Our study has three main limitations on which basis we provide recommendations on the gaps that future research could tackle. First, our study on England might not be generalizable to other contexts. For example, the hottest temperature range for mean temperature is (> 18 °C) in our study, but an increase in absences could happen at different thresholds in other country contexts. Similarly, estimating the impact of heat on absences in a context where schools largely adopt air conditioning (e.g., USA) allows to estimate how such technology could reduce heat-related absences. Secondly, we are not able to provide information on which location of exposure (home, classroom, or outdoors) matters for the increase in school absences. Consequently, future studies could leverage information on the temperature in the classroom to disentangle the importance of exposure to temperature in the school environment compared to outdoors or home for school absences. Such studies are particularly important to advise policies to reduce temperature-related absences. Thirdly, we suggest absences to be a possible mechanism affecting learning in students, but the data does not allow us to directly test such link. Future studies could use individual-level student data with information on school absences and test scores to inquire how temperature affected their school attendance and how as a consequence this affected their learning trajectory during the school year and their test scores at the end of the school year.

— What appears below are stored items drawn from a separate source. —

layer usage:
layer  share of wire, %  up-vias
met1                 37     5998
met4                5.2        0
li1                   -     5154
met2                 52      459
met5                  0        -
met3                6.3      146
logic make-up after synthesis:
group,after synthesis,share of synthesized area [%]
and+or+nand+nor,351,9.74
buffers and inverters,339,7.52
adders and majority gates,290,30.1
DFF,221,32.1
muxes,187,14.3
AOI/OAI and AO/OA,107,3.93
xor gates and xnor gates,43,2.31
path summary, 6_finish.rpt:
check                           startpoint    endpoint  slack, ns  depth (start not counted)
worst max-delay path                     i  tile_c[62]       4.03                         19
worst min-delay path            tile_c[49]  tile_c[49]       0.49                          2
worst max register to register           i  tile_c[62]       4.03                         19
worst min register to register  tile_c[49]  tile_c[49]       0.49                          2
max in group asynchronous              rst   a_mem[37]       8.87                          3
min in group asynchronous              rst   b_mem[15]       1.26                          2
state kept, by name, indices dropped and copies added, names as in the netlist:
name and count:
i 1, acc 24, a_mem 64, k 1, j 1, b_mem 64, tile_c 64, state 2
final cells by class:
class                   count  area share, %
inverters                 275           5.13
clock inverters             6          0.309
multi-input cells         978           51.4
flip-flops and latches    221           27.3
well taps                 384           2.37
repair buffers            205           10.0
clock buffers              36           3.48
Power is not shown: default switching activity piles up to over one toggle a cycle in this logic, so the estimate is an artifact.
## src/rtl/morse_message_sequencer.sv

```systemverilog
// Morse message sequencer: buffers up to DEPTH letter codes, then plays them
// back one at a time to a Morse encoder with GAP_CYCLES idle clocks between
// letters.
// Optional feature macro: MORSE_SEQ_REPEAT_EN -- loop the message until abort.
module morse_message_sequencer #(
  parameter int unsigned DEPTH      = 8,
  parameter int unsigned GAP_CYCLES = 150000000
) (
  input  logic                     clock,
  input  logic                     reset_n,
  input  logic                     push,
  input  logic [2:0]               letter_in,
  input  logic                     start_msg,
  input  logic                     abort,
  input  logic                     enc_done,
  output logic [2:0]               enc_letter,
  output logic                     enc_start,
  output logic [$clog2(DEPTH):0]   count,
  output logic                     full,
  output logic                     busy,
  output logic                     msg_done
);

  localparam int unsigned IW = $clog2(DEPTH);
  localparam int unsigned CW = IW + 1;
  localparam int unsigned GW = $clog2(GAP_CYCLES + 1);

  localparam logic [1:0] IDLE      = 2'd0;
  localparam logic [1:0] ISSUE     = 2'd1;
  localparam logic [1:0] WAIT_DONE = 2'd2;
  localparam logic [1:0] GAP       = 2'd3;

  localparam logic [GW-1:0] GAP_LOAD = GW'(GAP_CYCLES - 1);
  localparam logic [CW-1:0] DEPTH_C  = CW'(DEPTH);

  logic [1:0]    state;
  logic [1:0]    state_nxt;
  logic [IW-1:0] rd_idx;
  logic [GW-1:0] gap_cnt;
  logic [2:0]    msg_buf [DEPTH];

  logic do_push;
  logic do_start;
  logic done_evt;
  logic last;
  logic gap_zero;

  assign do_push   = (state == IDLE) && push && !full && !start_msg && !abort;
  assign do_start  = (state == IDLE) && start_msg && (count != '0) && !abort;
  assign done_evt  = (state == WAIT_DONE) && enc_done && !abort;
  assign last      = ({1'b0, rd_idx} + CW'(1)) == count;
  assign gap_zero  = (gap_cnt == '0);

  assign enc_start = (state == ISSUE) && !abort;
  assign msg_done  = done_evt && last;
  assign busy      = (state != IDLE);
  assign full      = (count == DEPTH_C);

  // Next-state decode; abort overrides every other event
  always_comb begin
    state_nxt = state;
    case (state)
      IDLE:      if (do_start) state_nxt = ISSUE;
      ISSUE:     state_nxt = WAIT_DONE;
      WAIT_DONE: begin
        if (done_evt) begin
`ifdef MORSE_SEQ_REPEAT_EN
          state_nxt = GAP;
`else
          state_nxt = last ? IDLE : GAP;
`endif
        end
      end
      GAP:       if (gap_zero) state_nxt = ISSUE;
      default:   state_nxt = IDLE;
    endcase
    if (abort) state_nxt = IDLE;
  end

  // State register
  always_ff @(posedge clock or negedge reset_n) begin
    if (!reset_n) state <= IDLE;
    else          state <= state_nxt;
  end

  // Letter count: grows on accepted pushes, cleared by abort or end of message
  always_ff @(posedge clock or negedge reset_n) begin
    if (!reset_n)     count <= '0;
    else if (abort)   count <= '0;
    else if (do_push) count <= count + CW'(1);
`ifndef MORSE_SEQ_REPEAT_EN
    else if (done_evt && last) count <= '0;
`endif
  end

  // Read index: held at 0 in IDLE, advances on each completed letter
  always_ff @(posedge clock or negedge reset_n) begin
    if (!reset_n)                      rd_idx <= '0;
    else if (abort || state == IDLE)   rd_idx <= '0;
    else if (done_evt)                 rd_idx <= last ? '0 : rd_idx + IW'(1);
  end

  // Inter-letter gap counter: loaded on enc_done, counts down to 0 in GAP
  always_ff @(posedge clock or negedge reset_n) begin
    if (!reset_n)                        gap_cnt <= '0;
    else if (abort)                      gap_cnt <= '0;
    else if (done_evt)                   gap_cnt <= GAP_LOAD;
    else if (state == GAP && !gap_zero)  gap_cnt <= gap_cnt - GW'(1);
  end

  // Letter presented to the encoder, latched on entry to ISSUE so it is
  // stable for the whole ISSUE/WAIT_DONE span
  always_ff @(posedge clock or negedge reset_n) begin
    if (!reset_n)                                 enc_letter <= '0;
    else if (do_start)                            enc_letter <= msg_buf[0];
    else if (state == GAP && gap_zero && !abort)  enc_letter <= msg_buf[rd_idx];
  end

  // Message storage (not reset; only readable while count > 0)
  always_ff @(posedge clock) begin
    if (do_push) msg_buf[count[IW-1:0]] <= letter_in;
  end

endmodule

```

Climate change, the increase in global temperatures, and energy poverty determine several risks for children’s learning and human capital accumulation. Importantly, the educational environment of children should receive further attention to limit the impact of heat and cold on the skill acquisition of the future generations. The formulation of climate adaptation policies, aimed at maintaining thermal comfort in classrooms and creating optimal learning environments for children, will become increasingly urgent in the near future. Similarly, the occurrence of the energy crisis, as in recent years, could pose real threats for the well-being of children. Consequently, we conclude stressing the importance of additional studies inquiring the impact of temperature on children’s schooling to inform adaptation policies to counteract such threats.